- Theatrical release poster
- Directed by: Deran Sarafian
- Written by: Leslie King
- Produced by: Lee Caplin Barin Kumar
- Starring: Brendan Hughes Duane Jones Philip Granger Julie Maddalena Amanda Wyss
- Cinematography: Jacques Haitkin
- Edited by: Dennis Dolan
- Music by: Cliff Eidelman
- Distributed by: Skouras Pictures
- Release date: May 16, 1989;
- Running time: 94 minutes
- Country: United States
- Language: English
- Budget: $1 million

= To Die For (1989 film) =

1989 film by Deran Sarafian

To Die For (also known as Dracula: The Love Story) is a 1989 American independent romantic horror film directed by Deran Sarafian and starring Brendan Hughes as vampire Vlad Tepes, Duane Jones (in his final film role), Philip Granger, Julie Maddalena and Amanda Wyss.

==Plot==
Vlad Tepes, the Prince of Darkness, resurfaces in Los Angeles with a new look, new life and new love.
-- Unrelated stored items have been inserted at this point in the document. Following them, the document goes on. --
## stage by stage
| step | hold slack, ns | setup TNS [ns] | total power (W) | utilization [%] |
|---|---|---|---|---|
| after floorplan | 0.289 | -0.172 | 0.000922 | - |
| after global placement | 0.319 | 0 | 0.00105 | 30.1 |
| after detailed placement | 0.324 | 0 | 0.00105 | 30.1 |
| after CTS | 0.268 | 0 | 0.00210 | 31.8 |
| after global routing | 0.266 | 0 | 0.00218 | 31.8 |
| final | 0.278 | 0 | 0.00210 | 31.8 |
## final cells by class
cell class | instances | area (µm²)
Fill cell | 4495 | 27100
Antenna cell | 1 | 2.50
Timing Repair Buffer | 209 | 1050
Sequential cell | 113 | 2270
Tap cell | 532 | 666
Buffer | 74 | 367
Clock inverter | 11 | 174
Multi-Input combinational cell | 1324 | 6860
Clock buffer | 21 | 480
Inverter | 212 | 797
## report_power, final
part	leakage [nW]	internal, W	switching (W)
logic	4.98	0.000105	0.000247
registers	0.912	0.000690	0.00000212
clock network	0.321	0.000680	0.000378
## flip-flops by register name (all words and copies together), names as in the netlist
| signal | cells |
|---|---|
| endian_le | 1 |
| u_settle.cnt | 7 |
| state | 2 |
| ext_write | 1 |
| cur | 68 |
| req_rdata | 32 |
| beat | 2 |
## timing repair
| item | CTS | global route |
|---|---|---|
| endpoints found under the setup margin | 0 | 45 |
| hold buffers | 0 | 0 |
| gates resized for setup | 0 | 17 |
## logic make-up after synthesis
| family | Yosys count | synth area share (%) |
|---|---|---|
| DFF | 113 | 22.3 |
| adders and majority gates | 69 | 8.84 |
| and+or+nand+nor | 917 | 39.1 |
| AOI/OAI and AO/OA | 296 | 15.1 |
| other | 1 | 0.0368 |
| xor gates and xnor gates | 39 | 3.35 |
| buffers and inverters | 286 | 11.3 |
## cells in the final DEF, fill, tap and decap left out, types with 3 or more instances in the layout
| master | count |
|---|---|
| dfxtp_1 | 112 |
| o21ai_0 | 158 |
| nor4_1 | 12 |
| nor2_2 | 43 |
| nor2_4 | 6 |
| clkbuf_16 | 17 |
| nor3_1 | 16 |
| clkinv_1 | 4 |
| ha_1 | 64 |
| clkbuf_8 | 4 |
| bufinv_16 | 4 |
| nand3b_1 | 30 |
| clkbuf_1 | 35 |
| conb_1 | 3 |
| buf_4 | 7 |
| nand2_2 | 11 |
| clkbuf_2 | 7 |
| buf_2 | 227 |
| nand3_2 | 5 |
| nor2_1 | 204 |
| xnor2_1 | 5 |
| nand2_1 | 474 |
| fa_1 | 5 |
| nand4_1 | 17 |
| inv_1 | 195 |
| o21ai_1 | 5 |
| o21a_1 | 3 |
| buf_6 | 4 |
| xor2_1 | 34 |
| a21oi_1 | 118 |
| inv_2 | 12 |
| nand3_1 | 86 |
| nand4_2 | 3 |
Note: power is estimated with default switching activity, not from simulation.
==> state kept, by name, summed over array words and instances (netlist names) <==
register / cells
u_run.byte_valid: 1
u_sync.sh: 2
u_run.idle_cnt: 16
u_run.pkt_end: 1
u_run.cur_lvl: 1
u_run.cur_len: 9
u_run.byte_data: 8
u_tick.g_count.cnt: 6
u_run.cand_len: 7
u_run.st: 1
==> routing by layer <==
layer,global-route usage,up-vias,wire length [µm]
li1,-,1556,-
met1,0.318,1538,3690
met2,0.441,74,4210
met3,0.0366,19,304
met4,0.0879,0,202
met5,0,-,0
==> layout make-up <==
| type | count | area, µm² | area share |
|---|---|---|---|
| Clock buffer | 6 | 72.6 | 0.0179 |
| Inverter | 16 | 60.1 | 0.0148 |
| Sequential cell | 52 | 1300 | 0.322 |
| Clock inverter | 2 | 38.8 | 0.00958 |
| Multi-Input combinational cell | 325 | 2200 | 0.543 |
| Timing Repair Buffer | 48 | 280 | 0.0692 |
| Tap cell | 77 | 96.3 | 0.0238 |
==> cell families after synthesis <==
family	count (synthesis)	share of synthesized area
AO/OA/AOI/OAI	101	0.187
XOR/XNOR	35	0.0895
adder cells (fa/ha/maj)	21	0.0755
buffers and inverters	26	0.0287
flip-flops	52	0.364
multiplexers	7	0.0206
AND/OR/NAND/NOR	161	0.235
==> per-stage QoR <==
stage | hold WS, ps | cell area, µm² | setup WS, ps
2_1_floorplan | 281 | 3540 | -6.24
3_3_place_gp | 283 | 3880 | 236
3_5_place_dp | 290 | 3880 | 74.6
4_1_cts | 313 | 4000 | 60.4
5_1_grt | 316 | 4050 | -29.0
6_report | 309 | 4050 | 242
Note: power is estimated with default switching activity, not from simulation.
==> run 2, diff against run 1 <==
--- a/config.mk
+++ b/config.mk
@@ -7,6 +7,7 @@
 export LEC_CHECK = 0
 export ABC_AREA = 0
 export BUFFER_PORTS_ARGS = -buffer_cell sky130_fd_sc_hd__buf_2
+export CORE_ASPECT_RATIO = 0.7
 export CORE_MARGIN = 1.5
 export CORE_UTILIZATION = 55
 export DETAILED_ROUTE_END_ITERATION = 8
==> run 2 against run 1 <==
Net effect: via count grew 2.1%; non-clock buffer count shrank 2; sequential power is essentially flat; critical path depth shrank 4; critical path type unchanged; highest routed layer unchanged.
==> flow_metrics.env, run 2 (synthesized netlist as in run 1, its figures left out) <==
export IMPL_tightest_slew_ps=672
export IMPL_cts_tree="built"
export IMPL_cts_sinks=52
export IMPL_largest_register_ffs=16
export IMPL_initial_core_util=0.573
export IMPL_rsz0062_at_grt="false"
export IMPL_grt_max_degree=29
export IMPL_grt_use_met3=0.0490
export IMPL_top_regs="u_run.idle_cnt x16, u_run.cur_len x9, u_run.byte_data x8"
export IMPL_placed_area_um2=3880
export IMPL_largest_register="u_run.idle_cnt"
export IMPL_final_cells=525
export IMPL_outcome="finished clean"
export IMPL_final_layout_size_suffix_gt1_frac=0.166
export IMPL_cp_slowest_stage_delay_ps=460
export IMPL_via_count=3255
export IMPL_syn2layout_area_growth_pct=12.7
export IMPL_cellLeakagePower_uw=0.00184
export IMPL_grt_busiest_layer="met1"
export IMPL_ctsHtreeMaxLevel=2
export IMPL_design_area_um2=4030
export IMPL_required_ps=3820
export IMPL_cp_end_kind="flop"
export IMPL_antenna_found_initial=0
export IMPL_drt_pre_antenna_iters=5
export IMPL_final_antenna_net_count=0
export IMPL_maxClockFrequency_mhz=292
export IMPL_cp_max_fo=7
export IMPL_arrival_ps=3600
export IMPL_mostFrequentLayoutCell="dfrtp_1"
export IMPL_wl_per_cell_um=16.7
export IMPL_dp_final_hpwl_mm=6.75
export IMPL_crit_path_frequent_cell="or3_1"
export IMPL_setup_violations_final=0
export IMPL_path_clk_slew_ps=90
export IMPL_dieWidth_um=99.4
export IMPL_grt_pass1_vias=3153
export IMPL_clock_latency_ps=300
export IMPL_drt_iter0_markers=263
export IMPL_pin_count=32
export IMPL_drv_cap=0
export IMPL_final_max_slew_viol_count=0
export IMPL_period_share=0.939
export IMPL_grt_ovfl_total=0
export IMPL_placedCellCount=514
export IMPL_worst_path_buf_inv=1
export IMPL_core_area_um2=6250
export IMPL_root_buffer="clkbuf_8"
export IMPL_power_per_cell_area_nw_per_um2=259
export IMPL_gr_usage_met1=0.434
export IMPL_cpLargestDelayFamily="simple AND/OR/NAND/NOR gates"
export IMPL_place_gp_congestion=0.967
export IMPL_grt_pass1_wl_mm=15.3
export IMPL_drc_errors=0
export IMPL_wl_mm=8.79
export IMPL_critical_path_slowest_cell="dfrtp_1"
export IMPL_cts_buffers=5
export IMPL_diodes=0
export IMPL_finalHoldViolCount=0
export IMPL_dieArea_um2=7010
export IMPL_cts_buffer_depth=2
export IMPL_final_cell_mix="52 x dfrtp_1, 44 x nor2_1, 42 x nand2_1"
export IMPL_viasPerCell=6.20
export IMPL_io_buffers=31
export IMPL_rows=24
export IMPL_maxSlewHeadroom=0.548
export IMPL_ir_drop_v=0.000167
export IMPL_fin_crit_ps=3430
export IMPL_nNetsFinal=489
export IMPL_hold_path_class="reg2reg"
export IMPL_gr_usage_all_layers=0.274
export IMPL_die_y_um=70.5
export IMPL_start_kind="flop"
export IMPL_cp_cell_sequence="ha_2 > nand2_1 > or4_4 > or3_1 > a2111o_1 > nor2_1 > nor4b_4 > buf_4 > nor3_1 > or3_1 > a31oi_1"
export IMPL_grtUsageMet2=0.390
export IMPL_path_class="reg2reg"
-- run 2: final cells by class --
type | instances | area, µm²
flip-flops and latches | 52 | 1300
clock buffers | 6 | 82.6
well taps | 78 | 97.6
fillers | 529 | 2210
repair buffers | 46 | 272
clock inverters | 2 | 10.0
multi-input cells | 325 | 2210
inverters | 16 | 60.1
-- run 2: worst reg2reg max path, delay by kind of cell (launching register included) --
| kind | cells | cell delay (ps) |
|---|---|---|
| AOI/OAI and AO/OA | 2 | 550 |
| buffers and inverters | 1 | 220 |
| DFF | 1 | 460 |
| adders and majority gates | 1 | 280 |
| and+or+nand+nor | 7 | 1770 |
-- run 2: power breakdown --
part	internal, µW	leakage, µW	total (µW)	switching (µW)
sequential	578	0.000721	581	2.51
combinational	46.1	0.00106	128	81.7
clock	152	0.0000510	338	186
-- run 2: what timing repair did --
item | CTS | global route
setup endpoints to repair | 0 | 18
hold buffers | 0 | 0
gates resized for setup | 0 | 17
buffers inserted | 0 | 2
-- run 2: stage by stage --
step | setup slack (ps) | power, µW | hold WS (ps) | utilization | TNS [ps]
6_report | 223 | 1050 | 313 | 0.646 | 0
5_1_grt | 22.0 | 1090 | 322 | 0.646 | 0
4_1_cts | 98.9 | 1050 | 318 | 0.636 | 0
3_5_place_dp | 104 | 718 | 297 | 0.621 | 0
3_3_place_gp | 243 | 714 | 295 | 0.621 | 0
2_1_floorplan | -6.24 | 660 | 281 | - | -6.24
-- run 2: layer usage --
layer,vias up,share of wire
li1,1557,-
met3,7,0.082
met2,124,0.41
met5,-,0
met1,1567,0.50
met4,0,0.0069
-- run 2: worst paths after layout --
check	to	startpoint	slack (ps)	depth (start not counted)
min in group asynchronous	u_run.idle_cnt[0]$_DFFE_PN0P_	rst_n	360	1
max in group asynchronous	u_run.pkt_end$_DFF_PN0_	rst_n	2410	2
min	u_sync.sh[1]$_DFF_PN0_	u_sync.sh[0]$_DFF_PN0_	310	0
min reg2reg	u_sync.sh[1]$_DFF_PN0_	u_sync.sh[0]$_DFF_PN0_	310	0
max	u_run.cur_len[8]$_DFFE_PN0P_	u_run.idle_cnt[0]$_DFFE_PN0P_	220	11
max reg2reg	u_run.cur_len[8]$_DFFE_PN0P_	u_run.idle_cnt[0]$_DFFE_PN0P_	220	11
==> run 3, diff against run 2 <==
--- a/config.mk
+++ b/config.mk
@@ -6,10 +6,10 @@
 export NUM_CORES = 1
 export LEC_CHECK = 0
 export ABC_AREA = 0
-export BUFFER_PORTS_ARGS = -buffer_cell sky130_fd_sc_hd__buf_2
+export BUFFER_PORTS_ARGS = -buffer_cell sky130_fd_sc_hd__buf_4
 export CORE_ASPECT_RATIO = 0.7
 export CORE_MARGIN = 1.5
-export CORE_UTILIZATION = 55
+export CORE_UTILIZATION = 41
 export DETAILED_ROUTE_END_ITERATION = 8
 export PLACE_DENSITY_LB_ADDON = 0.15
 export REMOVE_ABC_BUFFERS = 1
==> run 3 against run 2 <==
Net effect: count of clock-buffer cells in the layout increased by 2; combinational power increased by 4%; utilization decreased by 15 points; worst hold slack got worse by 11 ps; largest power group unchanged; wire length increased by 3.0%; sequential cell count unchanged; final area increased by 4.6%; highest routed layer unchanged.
### config.mk
export PLATFORM = sky130hd
export DESIGN_NAME = chg_irq_ctrl
export DESIGN_NICKNAME = d
export VERILOG_FILES = /design/src/rtl/chg_irq_pkg.sv /design/src/rtl/chg_sync.sv /design/src/rtl/chg_edge_qual.sv /design/src/rtl/chg_regs.sv /design/src/rtl/chg_irq_ctrl.sv
export SDC_FILE = /design/constraint.sdc
export NUM_CORES = 1
export LEC_CHECK = 0
export BUFFER_PORTS_ARGS = -buffer_cell sky130_fd_sc_hd__buf_2
export CAP_MARGIN = 25
export CORE_MARGIN = 2
export CORE_UTILIZATION = 35
export CTS_CLUSTER_DIAMETER = 30
export DETAILED_ROUTE_END_ITERATION = 8
export PLACE_DENSITY = 0.64
export SYNTH_ARGS = -nofsm -noshare
export SYNTH_HDL_FRONTEND = slang
export SYNTH_HIERARCHICAL = 1
export SYNTH_SLANG_ARGS = --single-unit
### constraint.sdc
create_clock -name clk -period 4.9 [get_ports clk]
set_input_delay 0.98 -clock clk [delete_from_list [all_inputs] [get_ports clk]]
set_output_delay 0.98 -clock clk [all_outputs]
set_load 0.05 [all_outputs]
### src/rtl/chg_irq_pkg.sv
package chg_irq_pkg;

    localparam int ADDR_W = 8;
    localparam int DATA_W = 8;

    // Register addresses that software decodes
    localparam logic [ADDR_W-1:0] CLR_OFS     = 8'h01;
    localparam logic [ADDR_W-1:0] STAT_OFS    = 8'h02;
    localparam logic [ADDR_W-1:0] CTRL_OFS    = 8'h03;
    localparam logic [ADDR_W-1:0] RISE_BASE   = 8'h42;
    localparam logic [ADDR_W-1:0] FALL_BASE   = 8'h43;
    localparam logic [ADDR_W-1:0] PORT_STRIDE = 8'h10;

    // Bit positions inside the clear and status bytes
    localparam int CLR_EDGE_BIT = 3;
    localparam int CLR_OVF_BIT  = 2;
    localparam int STAT_EDGE    = 0;
    localparam int STAT_OVF     = 1;
    localparam int STAT_PEND    = 2;
    localparam int CTRL_W       = 5;

    // Control byte, packed MSB first so that bit 0 is edge_ie
    typedef struct packed {
        logic fall_all;   // bit 4: global falling-edge enable
        logic rise_all;   // bit 3: global rising-edge enable
        logic master;     // bit 2: master interrupt enable
        logic ovf_ie;     // bit 1: overflow interrupt enable
        logic edge_ie;    // bit 0: edge interrupt enable
    } ctrl_t;

    function automatic logic [ADDR_W-1:0] rise_addr(input int p);
        return RISE_BASE + ADDR_W'(p) * PORT_STRIDE;
    endfunction

    function automatic logic [ADDR_W-1:0] fall_addr(input int p);
        return FALL_BASE + ADDR_W'(p) * PORT_STRIDE;
    endfunction

endpackage

### src/rtl/chg_sync.sv
module chg_sync #(
    parameter int W      = 32,
    parameter int STAGES = 2
) (
    input  logic         clk,
    input  logic         rst_n,
    input  logic [W-1:0] din_i,
    output logic [W-1:0] dout_o
);

    logic [STAGES-1:0][W-1:0] stg_d, stg_q;

    always_comb begin
        stg_d[0] = din_i;
        for (int i = 1; i < STAGES; i++) begin
            stg_d[i] = stg_q[i-1];
        end
    end

    always_ff @(posedge clk or negedge rst_n) begin
        if (!rst_n) begin
            stg_q <= '0;
        end else begin
            stg_q <= stg_d;
        end
    end

    assign dout_o = stg_q[STAGES-1];

endmodule

### src/rtl/chg_edge_qual.sv
module chg_edge_qual #(
    parameter int W = 8
) (
    input  logic         clk,
    input  logic         rst_n,
    input  logic [W-1:0] cur_i,
    input  logic [W-1:0] rise_en_i,
    input  logic [W-1:0] fall_en_i,
    input  logic         rise_all_i,
    input  logic         fall_all_i,
    output logic         hit_o
);

    typedef struct packed {
        logic [W-1:0] prev;
    } qual_t;

    qual_t st_d, st_q;
    logic [W-1:0] up, down;

    always_comb begin
        st_d      = st_q;
        st_d.prev = cur_i;
        up        = cur_i & ~st_q.prev & rise_en_i & {W{rise_all_i}};
        down      = ~cur_i & st_q.prev & fall_en_i & {W{fall_all_i}};
        hit_o     = |(up | down);
    end

    always_ff @(posedge clk or negedge rst_n) begin
        if (!rst_n) begin
            st_q <= '0;
        end else begin
            st_q <= st_d;
        end
    end

endmodule
===== config.mk =====
export PLATFORM = sky130hd
export DESIGN_NAME = pwr_level_ctrl
export DESIGN_NICKNAME = d
export VERILOG_FILES = /design/src/rtl/pwr_level_ctrl.sv
export SDC_FILE = /design/constraint.sdc
export NUM_CORES = 1
export LEC_CHECK = 0
export ABC_AREA = 0
export BUFFER_PORTS_ARGS = -buffer_cell sky130_fd_sc_hd__buf_2
export CAP_MARGIN = 20
export CORE_MARGIN = 1
export CORE_UTILIZATION = 49
export DETAILED_ROUTE_END_ITERATION = 12
export PLACE_DENSITY = 0.84
export SYNTH_ARGS = -nofsm -noshare
export SYNTH_HDL_FRONTEND = slang
export SYNTH_SLANG_ARGS = --single-unit

===== constraint.sdc =====
create_clock -name clk -period 4.3 [get_ports clk]
set_clock_uncertainty 0.2 [all_clocks]
set_input_delay 0.215 -clock clk [delete_from_list [all_inputs] [get_ports clk]]
set_output_delay 0.215 -clock clk [all_outputs]
set_load 0.05 [all_outputs]
$ cat src/rtl/backoff_gen.sv
module backoff_gen
    import backoff_pkg::*;
#(
    parameter int W  = OUT_W,
    parameter int CW = CNT_W,
    parameter int LW = LFSR_W
) (
    input  logic          clk,
    input  logic          rst,
    input  logic          req,
    input  logic [CW-1:0] coll_cnt,
    input  logic          partition,
    output logic [W-1:0]  slots,
    output logic          slots_vld,
    output logic          discard
);
    logic [LW-1:0] lfsr_q;
    logic [W-1:0]  masked;
    bo_action_t    act;
    bo_result_t    res_q;

    backoff_lfsr #(.WIDTH(LW)) u_lfsr (
        .clk   (clk),
        .rst   (rst),
        .state (lfsr_q)
    );

    backoff_mask #(.W(W), .CW(CW)) u_mask (
        .raw   (lfsr_q[W-1:0]),
        .coll  (coll_cnt),
        .slots (masked)
    );

    backoff_wrap_tracker #(.CW(CW)) u_track (
        .clk       (clk),
        .rst       (rst),
        .req       (req),
        .partition (partition),
        .coll      (coll_cnt),
        .action    (act)
    );

    always_ff @(posedge clk) begin
        if (rst) begin
            res_q <= '0;
        end else begin
            res_q.vld  <= 1'b0;
            res_q.drop <= 1'b0;
            unique case (act)
                ACT_SLOTS: begin
                    res_q.vld   <= 1'b1;
                    res_q.slots <= masked;
                end
                ACT_DISCARD: begin
                    res_q.drop  <= 1'b1;
                    res_q.slots <= '0;
                end
                default: ;
            endcase
        end
    end

    assign slots     = res_q.slots;
    assign slots_vld = res_q.vld;
    assign discard   = res_q.drop;
endmodule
But with the new life comes an old nemesis who has waited an eternity to settle the score.

==Cast==
- Brendan Hughes as Vlad Tepes
- Sydney Walsh as Kate Wooten
- Amanda Wyss as Celia Kett
- Scott Jacoby as Martin Planting
- Micah Grant as Mike Dunn
- Duane Jones as Simon Little
- Steve Bond as Tom

==Production==
Producer Greg H. Sims wanted to produce a Dracula film that emphasized the romantic aspects of the character as he personally felt prior incarnations had not adequately tapped into that side of the character. Sims had considered titling the film Dracula: The Love Story, but ultimately decided to go with To Die For as downplaying the Dracula connections would help increase the film's commercial chances. Sims cast Brendan Hughes as Vlad Tepes having previously worked with him on Return to Horror High as Sims thought Hughes had all the qualities he wanted to see in his interpretation of Dracula. The film's special effects were supervised by John Carl Buechler.

==Release==
The film was given a limited release theatrically in the United States by Skouras Pictures in 1989.
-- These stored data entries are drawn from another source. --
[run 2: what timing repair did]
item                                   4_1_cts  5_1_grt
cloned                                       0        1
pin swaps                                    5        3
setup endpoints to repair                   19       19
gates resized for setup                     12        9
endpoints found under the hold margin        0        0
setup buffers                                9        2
===== src/rtl/eprom_rd_pkg.sv =====
`timescale 1ns/1ps
// Package: shared state type and constant helpers for the EPROM read controller.
// Assumes all timing arguments are non-negative and divisors are non-zero.
package eprom_rd_pkg;

    typedef enum logic [1:0] {
        ST_STANDBY = 2'd0,
        ST_ACCESS  = 2'd1,
        ST_ACTIVE  = 2'd2,
        ST_FLOAT   = 2'd3
    } rd_state_e;

    // Integer division rounded up.
    function automatic int unsigned cdiv(input int unsigned num, input int unsigned den);
        return (num + den - 1) / den;
    endfunction

    // Larger of two values.
    function automatic int unsigned max2(input int unsigned a, input int unsigned b);
        return (a > b) ? a : b;
    endfunction

endpackage
### src/rtl/zcw_tick_timer.sv
module zcw_tick_timer #(
  parameter int TIMEOUT = 50
) (
  input  logic clk,
  input  logic rst_n,
  input  logic clear,
  input  logic run,
  input  logic tick,
  output logic expired
);
  localparam int CNTW = $clog2(TIMEOUT + 1);
  localparam logic [CNTW-1:0] LAST = CNTW'(TIMEOUT - 1);

  logic [CNTW-1:0] cnt_q;

  assign expired = run && tick && (cnt_q == LAST);

  always_ff @(posedge clk) begin
    if (!rst_n)            cnt_q <= '0;
    else if (clear)        cnt_q <= '0;
    else if (run && tick)  cnt_q <= expired ? '0 : cnt_q + 1'b1;
  end
endmodule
The film was released on VHS by Academy Entertainment in the late 1980s. The film was released on DVD in the United States under the title Bram Stoker's To Die For by Triumph Marketing in 2005. This version is currently out of print.

==Sequel==
The film was followed by the sequel Son of Darkness: To Die For II in 1991. Scott Jacoby and Steve Bond return to portray their roles as Martin and Tom, respectively. The character of Vlad was performed by Michael Praed for the sequel. Rosalind Allen was brought on to star, a role she later stated she took for the acting experience. The movie was filmed during 1990 in Lake Arrowhead, California with the cast and crew often needing to deal with freezing temperatures as well as filming late at night as the sound stage they were filming on wasn't soundproofed against traffic.

The sequel's plot centers around a mother, Nina, whose adoptive son Tyler has begun acting strange. She turns to Vlad, who is working as Dr. Max Schreck, for assistance. Recognizing that the child needs blood to survive, Vlad decides to tutor the child and begin a new age of vampires.

Michael Weldon called this a "pretty boring sequel", noting that there was a story in the New York Post that claimed the film influenced a man to attack his girlfriend and try to suck her blood.